Streaming transcription or dialog systems that must maintain constant memory per token.
Research experiments comparing SSM-based and attention-based sequence models on long-context tasks.
Deploying language models in memory-constrained environments where KV cache is infeasible.
Benchmarks to compare inference speed and memory between Mamba and transformer baselines.

FAQ

Do I need special hardware to run Mamba models?

NVIDIA GPU with CUDA 11.6+ and PyTorch 1.12+ is recommended; performance and provided VRAM guidance assume CUDA-enabled GPUs.

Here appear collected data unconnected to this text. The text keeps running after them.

### src/rtl/r_type_encoder.sv
// RV32I R-type encoder: one-hot ALU op + register indices -> OP word, pushed into a DEPTH-entry FIFO (1-cycle latency when empty).
// Backpressure: in_ready drops while the FIFO is full; illegal (not exactly one-hot) requests are accepted, dropped and counted.
module r_type_encoder #(
  parameter int DEPTH = 2,
  parameter int CNT_W = 16
) (
  input  logic             clk,
  input  logic             rst,
  input  logic             in_valid,
  output logic             in_ready,
  input  logic             is_add,
  input  logic             is_sub,
  input  logic             is_sll,
  input  logic             is_slt,
  input  logic             is_sltu,
  input  logic             is_xor,
  input  logic             is_srl,
  input  logic             is_sra,
  input  logic             is_or,
  input  logic             is_and,
  input  logic [4:0]       rd,
  input  logic [4:0]       rs1,
  input  logic [4:0]       rs2,
  output logic             out_valid,
  input  logic             out_ready,
  output logic [31:0]      instr,
  output logic             err_illegal,
  output logic [CNT_W-1:0] emitted_count,
  output logic [CNT_W-1:0] illegal_count
);

  localparam int PTR_W = (DEPTH > 1) ? $clog2(DEPTH) : 1;
  localparam int OCC_W = $clog2(DEPTH + 1);
  localparam logic [PTR_W-1:0] PTR_LAST = PTR_W'(DEPTH - 1);
  localparam logic [PTR_W-1:0] PTR_ONE  = PTR_W'(1);
  localparam logic [OCC_W-1:0] OCC_FULL = OCC_W'(DEPTH);
  localparam logic [OCC_W-1:0] OCC_ONE  = OCC_W'(1);
  localparam logic [CNT_W-1:0] CNT_ONE  = CNT_W'(1);
  localparam logic [CNT_W-1:0] CNT_MAX  = '1;

  logic [31:0]      r_mem [DEPTH];
  logic [PTR_W-1:0] r_wptr;
  logic [PTR_W-1:0] r_rptr;
  logic [OCC_W-1:0] r_count;
  logic             r_err;
  logic [CNT_W-1:0] r_emitted;
  logic [CNT_W-1:0] r_illegal;

  logic [9:0]  w_ops;
  logic        w_legal;
  logic [2:0]  w_funct3;
  logic [6:0]  w_funct7;
  logic [31:0] w_word;
  logic        w_accept;
  logic        w_push;
  logic        w_pop;

  assign w_ops   = {is_and, is_or, is_sra, is_srl, is_xor, is_sltu, is_slt, is_sll, is_sub, is_add};
  assign w_legal = $onehot(w_ops);

  // funct3 bits are the OR of the ops whose code has that bit set; only sub/sra carry funct7[5].
  assign w_funct3[0] = is_sll | is_sltu | is_srl | is_sra | is_and;
  assign w_funct3[1] = is_slt | is_sltu | is_or  | is_and;
  assign w_funct3[2] = is_xor | is_srl  | is_sra | is_or  | is_and;
  assign w_funct7    = {1'b0, is_sub | is_sra, 5'b0};
  assign w_word      = {w_funct7, rs2, rs1, w_funct3, rd, 7'b0110011};

  assign in_ready  = rst && (r_count < OCC_FULL);
  assign out_valid = (r_count != '0);
  assign instr     = out_valid ? r_mem[r_rptr] : 32'h0;

  assign w_accept = in_valid && in_ready;
  assign w_push   = w_accept && w_legal;
  assign w_pop    = out_valid && out_ready;

  assign err_illegal   = r_err;
  assign emitted_count = r_emitted;
  assign illegal_count = r_illegal;

  // Storage needs no reset: entries are only visible through a non-zero occupancy.
  always_ff @(posedge clk) begin
    if (w_push) r_mem[r_wptr] <= w_word;
  end

  always_ff @(posedge clk or negedge rst) begin
    if (!rst) begin
      r_wptr    <= '0;
      r_rptr    <= '0;
      r_count   <= '0;
      r_err     <= 1'b0;
      r_emitted <= '0;
      r_illegal <= '0;
    end else begin
      r_err <= w_accept && !w_legal;
      if (w_push) begin
        r_wptr <= (r_wptr == PTR_LAST) ? '0 : r_wptr + PTR_ONE;
        if (r_emitted != CNT_MAX) r_emitted <= r_emitted + CNT_ONE;
      end
      if (w_accept && !w_legal && (r_illegal != CNT_MAX)) r_illegal <= r_illegal + CNT_ONE;
      if (w_pop) r_rptr <= (r_rptr == PTR_LAST) ? '0 : r_rptr + PTR_ONE;
      if (w_push && !w_pop)      r_count <= r_count + OCC_ONE;
      else if (w_pop && !w_push) r_count <= r_count - OCC_ONE;
    end
  end

endmodule

### config.mk
export PLATFORM = sky130hd
export DESIGN_NAME = r_type_encoder
export DESIGN_NICKNAME = d
export VERILOG_FILES = /design/src/rtl/r_type_encoder.sv
export SDC_FILE = /design/constraint.sdc
export NUM_CORES = 1
export LEC_CHECK = 0
export ABC_CLOCK_PERIOD_IN_PS = 6490
export BUFFER_PORTS_ARGS = -buffer_cell sky130_fd_sc_hd__buf_2
export CAP_MARGIN = 15
export CORE_MARGIN = 5
export CORE_UTILIZATION = 50
export CTS_CLUSTER_DIAMETER = 200
export CTS_CLUSTER_SIZE = 28
export DETAILED_ROUTE_END_ITERATION = 12
export PLACE_DENSITY_LB_ADDON = 0.12
export SYNTH_ARGS = -nofsm -noshare
export SYNTH_HDL_FRONTEND = slang
export SYNTH_SLANG_ARGS = --single-unit
export TNS_END_PERCENT = 10
### constraint.sdc
create_clock -name clk -period 6.49 [get_ports clk]
set_clock_uncertainty 0.2 [all_clocks]
set_input_delay 0.649 -clock clk [delete_from_list [all_inputs] [get_ports clk]]
set_output_delay 0.649 -clock clk [all_outputs]
set_load 0.03 [all_outputs]
==> results_dict.tcl, run 1 <==
set metrics [dict create \
    die-area_sq_um 8792 \
    via_count 2334 \
    period_needed_ns 4.783 \
    slowest_stage "nor2_2" \
    fp.coreArea_sq_um 6794 \
    status "finished clean" \
    rsz0062_at_grt "no" \
    grt_overflow 0 \
    drc_errors 0 \
    tritoncts "yes" \
    syn_to_final_growth_pct 18.79 \
    grt_pass1_vias 2352 \
    place_ws_ns 1.253 \
    utilization_pct 61.34 \
    min_period_over_period_pct 73.70 \
    die_h_um 93.77 \
    yosysTopAreaCellShare_pct 32.52 \
    hold_viol 0 \
    synth_common_cells "edfxtp_1, dfrtp_1, nor2_1, nand2_1, mux2i_1" \
    start_util_pct 51.64 \
    design_area_sq_um 4168 \
    p_per_area_nw_per_um2 373.6 \
    place_area_sq_um 3978 \
    dp_hpwl_mm 4.738 \
    gp_congestion 0.8194 \
    finalSetupViolations 0 \
    vias_per_cell 4.914 \
    clock-sinks 75 \
    wl_per_cell_um 14.06 \
    wl_mm 6.678 \
    fillers 538 \
    postCtsResizedCells 0 \
    rows 30 \
    ctsHtreeMaxLevel 3 \
    p_leak_nw 1.990 \
    n_antenna_cell 0 \
    ctsRootBufferMaster "clkbuf_8" \
    final-max-slew-violation-count 0 \
    syn_area_per_cell_sq_um 12.22 \
    cts_buffer_depth 2 \
    arrival_ns 4.54 \
    synth.distinct_cells 35 \
    ys_seq_elements 75 \
    instances_no_fill 475 \
    cp-start-kind "input pin" \
    synthCells 287 \
    grt_max_degree 40 \
    ir_drop_uv 222.1 \
    worst_path_most_repeated_cell "fa_1" \
    cts_buffers 9 \
    ys_seq_area_share_pct 58.92 \
    synthArstFlopShare_pct 49.33 \
    setup.worst_path.class "in -> reg" \
    post_cts_buffers 0 \
    path_max_fanout 19 \
    port_buffers 86 \
    synth_warnings 0 \
    synth-main-ff-cell "edfxtp_1" \
    maxSlewHeadroom_pct 25.57 \
    clock_latency_ns 0.33 \
    yosys.cell_count.top_type "edfxtp_1" \
    first_iter_violations 66 \
    hold_class "in -> async" \
    fin_tns_setup_ns 0 \
    worstSetupEndpointType "register" \
    drive_gt1_share_pct 28.76 \
    worst_slack_ns 1.707 \
    worstMarginPinSlew_ns 1.116 \
    netlist_area_sq_um 3508 \
    die_x_um 93.77 \
    postCtsHoldBufs 0 \
    ant_nets 0 \
    drv_cap 0 \
    grtUsageTotal_pct 16.30 \
    cp_cell_sequence "buf_2, fa_1, fa_1, inv_1, fa_1, inv_1, ha_1, inv_1, fa_1, a211o_1, o31ai_4, nand2_2, nor2_2" \
    synth_area_leaders "edfxtp_1, dfrtp_1, mux2i_1, xor2_1, nor2_1" \
    dr.pass1.iters 4 \
    synth_top_area_cell "edfxtp_1" \
    max_clock_freq_mhz 209.1 \
    synth_edf_count 38 \
    antenna_found_initial 0 \
    required_ns 6.25 \
    finalNetCount 414 \
    io_pins 96 \
    grt_pass1_wl_mm 11.20 \
    cp_slowest_stage_delay_ns 0.76 \
    placed_cells 459 \
    clk_pin_slew_ns 0.08 \
]
==> kinds of logic (layout without fill, tap and decap cells) <==
kind of cell             count (synthesis)  in the layout  share of synthesized area [%]
AO/OA/AOI/OAI                            6              6                          1.783
XOR/XNOR                                32             32                          7.989
adder cells (fa/ha/maj)                 11             11                          5.207
buffers and inverters                   33            117                          4.957
flip-flops                              75             75                          58.92
multiplexers                            22             22                          6.384
other                                    1              9                         0.1069
AND/OR/NAND/NOR                        107            107                          14.66
==> flip-flops by register name, summed over array words and instances (netlist names) <==
signal	cells
r_count	2
r_rptr	1
r_wptr	1
r_mem	38
emitted_count	16
illegal_count	16
err_illegal	1
==> critical path: cells and delay by family <==
kind | cells | cell delay [ns]
buf+inv | 4 | 0.29
fa+ha+maj | 5 | 1.97
compound gates | 2 | 0.70
simple gates | 2 | 0.92
==> metal layers <==
layer  global-route usage, %  wire length (um)  part of all wire, %
met5                       0                 0                    0
met4                   6.859                64                 0.96
met3                   3.285               387                  5.8
met2                   25.61              3121                   47
met1                   22.06              3105                   46
==> layout make-up <==
type | count | area (sq um) | share of cell area (%)
Clock inverter | 7 | 66.31 | 1.591
Clock buffer | 9 | 123.9 | 2.972
Multi-Input combinational cell | 187 | 1300 | 31.19
Tap cell | 96 | 120.1 | 2.882
Inverter | 14 | 52.55 | 1.261
Sequential cell | 75 | 2067 | 49.59
Timing Repair Buffer | 87 | 437.9 | 10.51
==> worst paths after layout <==
path,start,slack [ns],cells past startpoint,endpoint
worst max-delay path,is_add,1.71,13,r_mem[0][18]$_DFFE_PP_
worst min-delay path,rst,0.21,1,illegal_count[2]$_DFFE_PN0P_
worst max register to register,illegal_count[0]$_DFFE_PN0P_,4.18,6,illegal_count[15]$_DFFE_PN0P_
worst min register to register,emitted_count[9]$_DFFE_PN0P_,0.30,1,emitted_count[9]$_DFFE_PN0P_
max in group asynchronous,rst,5.35,1,r_wptr$_DFFE_PN0P_
min in group clk,rs2[0],0.30,1,r_mem[1][13]$_DFFE_PP_
==> stage by stage <==
step / total power, mW / hold slack [ns]
after floorplan: 1.075 / 0.1534
after global placement: 1.218 / 0.2755
after detailed placement: 1.228 / 0.2819
after CTS: 1.578 / 0.2325
after global routing: 1.652 / 0.2688
final: 1.557 / 0.2100
==> layout by cell type, fill, tap and decap left out, drive strengths merged <==
master,Yosys,routed
nor3,11,11
o21a,1,1
a211o,2,2
o2111ai,1,1
fa,6,6
or2,1,1
a211oi,1,1
nand4,10,10
and2,1,1
nor2b,1,1
bufinv,0,1
dfrtp,37,37
nand2,21,21
nand3,13,13
ha,5,5
xnor2,14,14
clkbuf,4,9
nand3b,1,1
or3,3,3
conb,1,9
or4,1,1
mux2,3,3
xor2,18,18
clkinv,0,5
edfxtp,38,38
inv,14,15
buf,15,87
and4,3,3
and3,6,6
mux2i,19,19
o31ai,1,1
nor2,35,35
==> where the power goes <==
part / total (mW) / switching, mW / internal (mW) / leakage, nW
sequential: 0.631 / 0.0809 / 0.550 / 0.828
clock: 0.347 / 0.171 / 0.176 / 0.101
combinational: 0.579 / 0.387 / 0.192 / 1.06
Note: power is estimated with default switching activity, not from simulation.
==> run 2: changes to the inputs <==
--- a/config.mk
+++ b/config.mk
@@ -5,7 +5,8 @@
 export SDC_FILE = /design/constraint.sdc
 export NUM_CORES = 1
 export LEC_CHECK = 0
-export ABC_CLOCK_PERIOD_IN_PS = 6490
+export ABC_AREA = 1
+export ABC_CLOCK_PERIOD_IN_PS = 4750
 export BUFFER_PORTS_ARGS = -buffer_cell sky130_fd_sc_hd__buf_2
 export CAP_MARGIN = 15
 export CORE_MARGIN = 5
==> constraint.sdc (replaced) <==
create_clock -name clk -period 4.75 [get_ports clk]
set_clock_uncertainty 0.2 [all_clocks]
set_input_delay 0.475 -clock clk [delete_from_list [all_inputs] [get_ports clk]]
set_output_delay 0.475 -clock clk [all_outputs]
set_load 0.03 [all_outputs]
==> results_dict.tcl, run 2 <==
set metrics [dict create \
    status "finished clean" \
    cp-start-kind "input pin" \
    postCtsResizedCells 0 \
    sw_frac_of_total_pct 44.02 \
    final_common_cell "nand2_1" \
    p_per_area_nw_per_um2 438.8 \
    die_h_um 100.2 \
    wl_per_cell_um 12.53 \
    netlist_area_sq_um 4071 \
    tritoncts "yes" \
    n_antenna_cell 0 \
    grt_overflow 0 \
    finalHoldWorstSlack_ns 0.1090 \
    path_max_fanout 5 \
    gp_congestion 0.8350 \
    wl_mm 8.444 \
    ctsHtreeMaxLevel 3 \
    dr.pass1.iters 4 \
    synth_warnings 0 \
    synthArstFlopShare_pct 49.33 \
    arrival_ns 4.02 \
    grt_max_degree 39 \
    rsz0062_at_grt "no" \
    drc_errors 0 \
    ys_seq_elements 75 \
    drv_cap 0 \
    first_iter_violations 92 \
    maxSlewHeadroom_pct 56.68 \
    min_period_over_period_pct 83.78 \
    finalSetupViolations 0 \
    placed_cells 657 \
    r2r_setup_slack_ns 2.72 \
    synth-main-ff-cell "edfxtp_1" \
    p_switching_mw 0.9152 \
    vias_per_cell 4.852 \
    ant_nets 0 \
    hold_start "rs2[2]" \
    cp_slowest_stage_delay_ns 0.52 \
    synth_common_cells "nand2_1, nor2_1, edfxtp_1, dfrtp_1, inv_1" \
    syn_area_per_cell_sq_um 8.553 \
    pwr-share-comb_pct 38.6 \
    die_x_um 100.2 \
    hold_class "in -> reg" \
    synthCells 476 \
    cts_buffer_depth 2 \
    worstMarginPinSlew_ns 0.6498 \
    die-area_sq_um 10050 \
    largest_reg_flops 38 \
    path_buf_inv 5 \
    worstSetupEndpointType "register" \
    max_clock_freq_mhz 251.3 \
    yosys.cell_count.top_type "nand2_1" \
    rows 33 \
    period_needed_ns 3.980 \
    required_ns 4.79 \
    final-max-slew-violation-count 0 \
    clock-sinks 75 \
    setup.worst_path.class "in -> reg" \
    grt_pass1_wl_mm 14.36 \
    ctsRootBufferMaster "clkbuf_8" \
    seq_power_share_pct 39.1 \
    io_pins 96 \
    ir_drop_uv 316.8 \
    drive_gt1_share_pct 22.67 \
    layout_common_cells "nand2_1, buf_2, nor2_1, edfxtp_1, dfrtp_1" \
    internal_power_mw 1.164 \
    instances_no_fill 674 \
    grt_pass1_vias 3100 \
    syn_to_final_growth_pct 16.38 \
    cp-startpoint "is_add" \
    clock_latency_ns 0.35 \
    cts_buffers 9 \
    synth_area_leaders "edfxtp_1, dfrtp_1, nand2_1, nor2_1, inv_1" \
    hold_viol 0 \
    fp.coreArea_sq_um 8093 \
    synth.distinct_cells 30 \
    top_register "r_mem" \
    pwr-share-clk_pct 22.2 \
    synth_top_area_cell "edfxtp_1" \
    ys_seq_area_share_pct 50.77 \
    clk_pin_slew_ns 0.09 \
    synth_edf_count 38 \
    grtUsageTotal_pct 17.77 \
    via_count 3270 \
    slowest_stage "fa_1" \
    finalNetCount 604 \
    yosysTopAreaCellShare_pct 28.03 \
    post_cts_buffers 0 \
    start_util_pct 50.31 \
    crit_family "adder cells" \
    port_buffers 86 \
    fin_tns_setup_ns 0 \
    p_leak_nw 2.257 \
    r2r_start "illegal_count[0]$_DFFE_PN0P_" \
    cp_cell_sequence "buf_2, fa_1, fa_1, inv_1, fa_1, inv_1, ha_1, inv_1, fa_1, nand2_1, nor2_1, nand3_4, inv_1, ha_1, a21oi_1, o21ai_0, xnor2_1" \
    dp_hpwl_mm 6.050 \
    antenna_found_initial 0 \
]
==> run 2: cell count changes after synthesis, sizes merged, moves of 12 or more <==
| cell | delta |
|---|---|
| nor2 | +12 |
| a21oi | +20 |
| inv | +23 |
| nand2 | +171 |
| mux2i | -19 |
| o21ai | +19 |
==> run 2: final cells by class <==
cell class	count	area (sq um)
Clock inverter	7	61.31
Timing Repair Buffer	93	485.5
Tap cell	105	131.4
Clock buffer	9	123.9
Inverter	38	142.6
Multi-Input combinational cell	347	1727
Sequential cell	75	2067
Fill cell	789	3354
==> run 2: worst paths after layout <==
path,to,cells after the start
max,r_count[1]$_DFFE_PN0P_,17
min,r_mem[1][15]$_DFFE_PP_,1
max reg2reg,illegal_count[0]$_DFFE_PN0P_,8
min reg2reg,r_count[0]$_DFFE_PN0P_,1
max in group asynchronous,r_wptr$_DFFE_PN0P_,3
min in group asynchronous,err_illegal$_DFF_PN0_,3
==> run 2: routing by layer <==
metal	share of wire, %	vias up	track usage [%]
li1	-	1676	-
met1	44	1503	23.59
met2	49	81	29.31
met3	6.0	10	3.683
met4	1.4	0	5.596
met5	0	-	0
==> run 2: timing repair <==
| item | CTS | global route |
|---|---|---|
| setup endpoints to repair | 0 | 0 |
| hold endpoints to repair | 34 | 0 |
| hold buffers | 1 | 0 |
==> run 2: per-stage QoR <==
step / worst slack (ns) / instance area [sq um] / power, mW / util (%)
6_report: 0.7703 / 4738 / 2.079 / 58.55
4_1_cts: 0.7642 / 4738 / 2.109 / 58.55
3_5_place_dp: 0.3959 / 4543 / 1.642 / 56.14
5_1_grt: 0.5822 / 4738 / 2.221 / 58.55
2_1_floorplan: 0.3000 / 4101 / 1.436 / -
3_3_place_gp: 0.4713 / 4543 / 1.628 / 56.14
==> run 2: cells by family (layout without fill, tap and decap cells) <==
| group | Yosys count | after routing | share of synthesized area, % |
|---|---|---|---|
| other cells | 1 | 9 | 0.09211 |
| fa+ha+maj | 11 | 11 | 4.487 |
| flops | 75 | 75 | 50.77 |
| xor+xnor | 18 | 18 | 3.872 |
| buf+inv | 62 | 147 | 7.682 |
| compound gates | 39 | 39 | 4.794 |
| simple gates | 270 | 270 | 28.30 |
==> run 2: power groups by stage <==
stage / clock, mW / sequential [mW] / combinational, mW
2_1_floorplan: 0 / 0.844 / 0.592
3_3_place_gp: 0 / 0.826 / 0.803
3_5_place_dp: 0 / 0.829 / 0.813
4_1_cts: 0.478 / 0.815 / 0.816
5_1_grt: 0.507 / 0.827 / 0.888
6_report: 0.462 / 0.814 / 0.803
==> run 3: changes to the inputs <==
--- a/config.mk
+++ b/config.mk
@@ -5,12 +5,12 @@
 export SDC_FILE = /design/constraint.sdc
 export NUM_CORES = 1
 export LEC_CHECK = 0
-export ABC_AREA = 1
-export ABC_CLOCK_PERIOD_IN_PS = 4750
+export ABC_AREA = 0
+export ABC_CLOCK_PERIOD_IN_PS = 3550
 export BUFFER_PORTS_ARGS = -buffer_cell sky130_fd_sc_hd__buf_2
 export CAP_MARGIN = 15
 export CORE_MARGIN = 5
-export CORE_UTILIZATION = 50
+export CORE_UTILIZATION = 47
 export CTS_CLUSTER_DIAMETER = 200
 export CTS_CLUSTER_SIZE = 28
 export DETAILED_ROUTE_END_ITERATION = 12
==> constraint.sdc (replaced) <==
create_clock -name clk -period 3.55 [get_ports clk]
set_clock_uncertainty 0.2 [all_clocks]
set_input_delay 0.355 -clock clk [delete_from_list [all_inputs] [get_ports clk]]
set_output_delay 0.355 -clock clk [all_outputs]
set_load 0.03 [all_outputs]
==> results_dict.tcl, run 3 (synthesized netlist as in run 1, its figures left out) <==
set metrics [dict create \
    ctsHtreeMaxLevel 3 \
    top_register "r_mem" \
    largest_reg_flops 38 \
    place_area_sq_um 4120 \
    grt_max_degree 39 \
    ctsRootBufferMaster "clkbuf_8" \
    worstSetupEndpointType "register" \
    violations "negative setup slack" \
    grt_pass1_vias 2326 \
    instances_no_fill 507 \
    antenna_found_initial 0 \
    ant_nets 0 \
    grtUsageTotal_pct 14.94 \
    cts_buffer_depth 2 \
    vias_per_cell 4.822 \
    p_leak_nw 2.140 \
    setup.worst_path.class "in -> reg" \
    design_area_sq_um 4579 \
    finalNetCount 443 \
    die-area_sq_um 9292 \
    hold_class "in -> reg" \
    grt_overflow 0 \
    maxSlewHeadroom_pct 29.58 \
    status "finished, violations left" \
    drive_gt1_share_pct 36.27 \
    pwr-share-clk_pct 22.6 \
    finalSetupViolations 73 \
    final-max-slew-violation-count 0 \
    n_antenna_cell 0 \
    wl_per_cell_um 13.60 \
    max_clock_freq_mhz 259.1 \
    start_util_pct 48.37 \
    min_period_over_period_pct 108.7 \
    hold_viol 0 \
    gp_congestion 0.8105 \
    clock_latency_ns 0.33 \
    utilization_pct 63.14 \
    fp.coreArea_sq_um 7253 \
    via_count 2445 \
    clk_pin_slew_ns 0.08 \
    die_x_um 96.40 \
    tritoncts "yes" \
    wl_mm 6.895 \
    worst_slack_ns -0.3097 \
    port_buffers 86 \
    drv_cap 0 \
    period_needed_ns 3.860 \
    placed_cells 476 \
    p_switching_mw 1.196 \
    first_iter_violations 41 \
    io_pins 96 \
    layout_common_cells "buf_2, edfxtp_1, dfrtp_1, nor2_1, mux2i_1" \
    arrival_ns 3.88 \
    sw_frac_of_total_pct 40.39 \
    internal_power_mw 1.765 \
    path_max_fanout 3 \
    worstMarginPinSlew_ns 1.056 \
    grt_pass1_wl_mm 10.72 \
    drc_errors 0 \
    cts_buffers 9 \
    fin_tns_setup_ns -14.84 \
    syn_to_final_growth_pct 30.53 \
    die_h_um 96.40 \
    pwr-share-comb_pct 38.4 \
    required_ns 3.57 \
    final_common_cell "buf_2" \
    dr.pass1.iters 4 \
    clock-sinks 75 \
    rows 31 \
    ir_drop_uv 371.9 \
    fillers 595 \
    dp_hpwl_mm 4.892 \
    cp-start-kind "input pin" \
    rsz0062_at_grt "yes" \
    p_per_area_nw_per_um2 646.5 \
    seq_power_share_pct 39.0 \
]
## run 3: cell types whose count changed in the layout (fill, tap and decap cells not counted), moves of 11 or more
| cell | before | now |
|---|---|---|
| mux2i_1 | 0 | 19 |
| dlygate4sd3_1 | 1 | 12 |
| inv_1 | 34 | 12 |
| nand2_1 | 186 | 18 |
| o21ai_0 | 19 | 0 |
| a21oi_1 | 20 | 0 |
## run 3: power by group through the flow
stage               logic, mW  clock network (mW)  registers [mW]
finish                   1.14               0.669            1.15
CTS                      1.13               0.687            1.16
global route             1.23               0.732            1.17
global placement         1.10                   0            1.17
detailed placement       1.11                   0            1.17
floorplan               0.758                   0            1.21
## run 3: per-layer routing
layer,vias to the layer above,track usage [%],routed length [um]
li1,1203,-,-
met1,1163,19.83,3047
met2,71,24.04,3324
met3,8,3.176,428
met4,0,5.958,94
met5,-,0,0
## run 3: area by class of cell
class	instances	area [sq um]	area share, %
Timing Repair Buffer	116	734.5	16.04
Sequential cell	75	2067	45.14
Multi-Input combinational cell	187	1391	30.38
Clock buffer	10	137.6	3.005
Clock inverter	6	72.57	1.585
Tap cell	99	123.9	2.705
Inverter	14	52.55	1.148
## run 3: worst paths after layout
check	endpoint	depth (start not counted)	startpoint	slack (ns)
worst min-delay path	r_mem[1][13]$_DFFE_PP_	1	rs2[0]	0.02
worst max register to register	illegal_count[9]$_DFFE_PN0P_	6	illegal_count[0]$_DFFE_PN0P_	1.34
max in group asynchronous	illegal_count[15]$_DFFE_PN0P_	3	rst	2.36
min in group asynchronous	r_wptr$_DFFE_PN0P_	3	rst	0.45
worst max-delay path	emitted_count[12]$_DFFE_PN0P_	15	is_add	-0.31
worst min register to register	illegal_count[15]$_DFFE_PN0P_	1	illegal_count[15]$_DFFE_PN0P_	0.31
## run 3: timing repair
item                       in CTS  in global routing
setup buffers                   0                  3
hold endpoints to repair       48                  9
resized for setup              14                 11
hold buffers                    7                  5
setup endpoints to repair      73                 74
pin swaps                       7                  7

How much faster is Mamba versus transformers?

Typical generation is around 5× faster in benchmarks, with linear scaling and no KV cache lowering memory usage.

Which Mamba version should I pick?

Use Mamba-1 (d_state≈16) for lightweight, lower-cost setups and Mamba-2 (d_state≈128, multi-head) for higher capacity and distributed training.

How do I load pretrained models?

Use the supplied MambaLMHeadModel loader and matching tokenizer; several checkpoints are available for direct loading and generation.